Under normal conditions intestinal mucosa presents a baseline "physiological inflammation"
caused by a controlled immune response that eliminates offending dietary and microbial
antigens. This inflammation disappears once the cause is eradicated. In case of inappropriate
immunological response, the inflammation becomes chronic and harmful, resulting in anatomical
and functional abnormalities, namely inflammatory bowel disease (IBD).
Although it is critical for the IBD patients to undergo early diagnosis and management before
the development of severe complications, but as IBD has vague and non-pathognomonic clinical
features, the clinician is usually mislead into late suspicion and detection of IBD.
Diagnosis traditionally depended on a combination of pathologic evaluation together with the
histological, clinical, radiological, endoscopic, surgical, laboratory (serological)

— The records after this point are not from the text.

File: config.mk
export PLATFORM = sky130hd
export DESIGN_NAME = axonerve_burst_reader
export DESIGN_NICKNAME = d
export VERILOG_FILES = /design/src/rtl/axonerve_burst_reader.sv
export SDC_FILE = /design/constraint.sdc
export NUM_CORES = 1
export LEC_CHECK = 0
export CORE_AREA = 2 2 469 471
export DETAILED_ROUTE_END_ITERATION = 7
export DIE_AREA = 0 0 471 473
export GPL_TIMING_DRIVEN = 0
export PLACE_DENSITY = 0.36
export SYNTH_ARGS = -nofsm -noshare
export SYNTH_HDL_FRONTEND = slang
export SYNTH_SLANG_ARGS = --single-unit
export TNS_END_PERCENT = 5
File: constraint.sdc
create_clock -name ap_clk -period 9.9 [get_ports ap_clk]
set_input_delay 1.98 -clock ap_clk [delete_from_list [all_inputs] [get_ports ap_clk]]
set_output_delay 1.98 -clock ap_clk [all_outputs]
set_load 0.005 [all_outputs]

features. Recently, serological markers were identified and became of special interest as
they do not only detect the occurrence of IBD but also the potential of its development and
may be used as prognostic tools. More recently, stool markers were detected and used for
Up to now, the market is still lacking a definitive, simple and non-invasive diagnostic tool.
Saliva can present an alternative form of body fluids that simplify diagnostic procedures.
Our hypothesis is that IBD patients have special salivary biomarkers that may be identified
through salivary analysis, where later on a simple non-invasive test can be applied in the
form of an easy-to-use kit, being available at the clinician's clinic for the establishment
of an immediate and early diagnosis of the destructive inflammatory bowel disease.